For the peer-reviewed research, a team of scientists from the University of Massachusetts, Johns Hopkins University, and New York’s Maimonides Medical Center examined the inpatient discharge data of 319,514 individuals with a history of alcohol abuse.
Once compared and analyzed, the data suggests that 10 percent of alcoholics who also used marijuana exhibited an overall lower rate of “alcoholic steatosis (AS), steatohepatitis (AH), fibrosis, cirrhosis (AC) and hepatocellular carcinoma (HCC).”

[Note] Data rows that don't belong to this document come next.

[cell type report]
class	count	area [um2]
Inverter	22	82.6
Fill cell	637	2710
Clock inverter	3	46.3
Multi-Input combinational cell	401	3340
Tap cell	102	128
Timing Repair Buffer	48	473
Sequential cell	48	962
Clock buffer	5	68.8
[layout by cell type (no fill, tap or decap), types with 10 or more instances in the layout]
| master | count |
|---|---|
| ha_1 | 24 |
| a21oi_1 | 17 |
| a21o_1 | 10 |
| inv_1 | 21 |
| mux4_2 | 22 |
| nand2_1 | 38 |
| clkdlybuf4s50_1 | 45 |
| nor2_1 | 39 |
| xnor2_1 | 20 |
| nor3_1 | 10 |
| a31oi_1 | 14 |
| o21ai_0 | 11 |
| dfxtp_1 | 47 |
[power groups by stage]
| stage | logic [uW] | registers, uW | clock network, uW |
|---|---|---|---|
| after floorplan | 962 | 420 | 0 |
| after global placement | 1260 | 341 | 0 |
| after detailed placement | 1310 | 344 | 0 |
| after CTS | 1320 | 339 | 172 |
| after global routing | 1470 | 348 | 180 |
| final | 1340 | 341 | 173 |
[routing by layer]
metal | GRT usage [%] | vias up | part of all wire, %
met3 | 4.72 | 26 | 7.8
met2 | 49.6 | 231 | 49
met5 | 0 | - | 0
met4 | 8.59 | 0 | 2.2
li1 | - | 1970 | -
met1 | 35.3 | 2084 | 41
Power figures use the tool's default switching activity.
===== config.mk =====
export PLATFORM = sky130hd
export DESIGN_NAME = fifo_loader
export DESIGN_NICKNAME = d
export VERILOG_FILES = /design/src/rtl/fifo_loader.sv
export SDC_FILE = /design/constraint.sdc
export NUM_CORES = 1
export LEC_CHECK = 0
export CAP_MARGIN = 5
export CORE_MARGIN = 10
export CORE_UTILIZATION = 35
export CTS_BUF_LIST = sky130_fd_sc_hd__clkbuf_8
export DETAILED_ROUTE_END_ITERATION = 10
export GPL_TIMING_DRIVEN = 0
export SETUP_SLACK_MARGIN = 0.5
export SLEW_MARGIN = 5
export SYNTH_ARGS = -nofsm -noshare
export SYNTH_HDL_FRONTEND = slang
export SYNTH_SLANG_ARGS = --single-unit

===== constraint.sdc =====
create_clock -name clk -period 3.15 [get_ports clk]
set_clock_uncertainty 0.2 [all_clocks]
set_input_delay 0.945 -clock clk [delete_from_list [all_inputs] [get_ports clk]]
set_output_delay 0.945 -clock clk [all_outputs]
set_load 0.01 [all_outputs]
**src/rtl/mode_controller.sv**
```systemverilog
// Two-key front end: synchronizes and debounces active-low pushbuttons, turns
// debounced presses into single-cycle events, and steps a 2-bit mode register.
module mode_controller #(
    parameter int DEBOUNCE_CYCLES = 500000,
    parameter int CNT_W           = 20,
    parameter int NUM_MODES       = 4
) (
    input  logic       clk,
    input  logic       rst_n,
    input  logic [1:0] key,
    output logic [1:0] mode_select,
    output logic       mode_change,
    output logic [1:0] key_pressed
);

    localparam logic [CNT_W-1:0] CNT_LAST = CNT_W'(DEBOUNCE_CYCLES - 1);
    localparam logic [1:0]       MODE_MAX = 2'(NUM_MODES - 1);

    logic [1:0]       sync1_q;
    logic [1:0]       ks_q;
    logic [CNT_W-1:0] cnt_q [2];
    logic [CNT_W-1:0] cnt_d [2];
    logic [1:0]       level_q;        // debounced raw level, 0 = held
    logic [1:0]       level_d;
    logic [1:0]       pressed;
    logic [1:0]       pressed_prev_q;
    logic [1:0]       press;
    logic [1:0]       mode_q;
    logic [1:0]       mode_d;
    logic             change_q;
    logic             change_d;

    // Released keys read as 1, so the synchronizer resets high to avoid a
    // phantom press right after reset.
    always_ff @(posedge clk or negedge rst_n) begin
        if (!rst_n) begin
            sync1_q <= 2'b11;
            ks_q    <= 2'b11;
        end else begin
            // NOTE: non-blocking assignments make every flop sample the
            // pre-edge value, which is what builds a real two-stage chain.
            sync1_q <= key;
            ks_q    <= sync1_q;
        end
    end

    always_comb begin
        // NOTE: every output of a combinational block gets a default first so
        // no path leaves it unassigned and infers a latch.
        level_d = level_q;
        for (int i = 0; i < 2; i++) begin
            cnt_d[i] = '0;
            if (ks_q[i] != level_q[i]) begin
                if (cnt_q[i] == CNT_LAST) begin
                    level_d[i] = ks_q[i];
                end else begin
                    cnt_d[i] = cnt_q[i] + 1'b1;
                end
            end
        end
    end

    always_ff @(posedge clk or negedge rst_n) begin
        if (!rst_n) begin
            level_q        <= 2'b11;
            pressed_prev_q <= 2'b00;
            for (int i = 0; i < 2; i++) begin
                cnt_q[i] <= '0;
            end
        end else begin
            level_q        <= level_d;
            pressed_prev_q <= pressed;
            for (int i = 0; i < 2; i++) begin
                cnt_q[i] <= cnt_d[i];
            end
        end
    end

    assign pressed = ~level_q;
    assign press   = pressed & ~pressed_prev_q;

    always_comb begin
        mode_d = mode_q;
        case (press)
            2'b11:   mode_d = 2'd0;
            2'b01:   mode_d = (mode_q == MODE_MAX) ? 2'd0 : mode_q + 2'd1;
            2'b10:   mode_d = (mode_q == 2'd0) ? MODE_MAX : mode_q - 2'd1;
            default: mode_d = mode_q;
        endcase
        change_d = (mode_d != mode_q);
    end

    always_ff @(posedge clk or negedge rst_n) begin
        if (!rst_n) begin
            mode_q   <= 2'd0;
            change_q <= 1'b0;
        end else begin
            mode_q   <= mode_d;
            change_q <= change_d;
        end
    end

    assign mode_select = mode_q;
    assign mode_change = change_q;
    assign key_pressed = pressed;

endmodule

```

While this study provided great news for the “non-dependent-cannabis-users” with a drinking problem, it had even better data for those alcoholics who were also habitual users of marijuana: Daily consumers exhibited an even lower occurrence of liver disease than the occasional pot smoker.
According to the study, “Among alcohol users, individuals who additionally use cannabis (dependent and non-dependent cannabis use) showed significantly lower odds of developing AS.”
The study correlated alcohol abuse with marijuana use and examined the probability of developing progressive alcoholic liver disease (ALD) with respect to three cannabis exposure groups:
- Non-cannabis-users (90.39%)
- Non-dependent-cannabis-users (8.26%)
- Dependent cannabis users (1.36%)
Made highly evident by the study, heavy drinkers who refrain from marijuana use are 90.39 percent more likely to develop liver disease. Conversely, those alcoholics categorized as “dependent” or “non-dependent” pot smokers faced a significantly reduced risk of developing one of the many forms of liver damage.
Seemingly bewildered by the plant’s anti-inflammatory properties, the study suggests that a direct correlation between a reduced occurrence of liver disease and marijuana use “remains unclear.”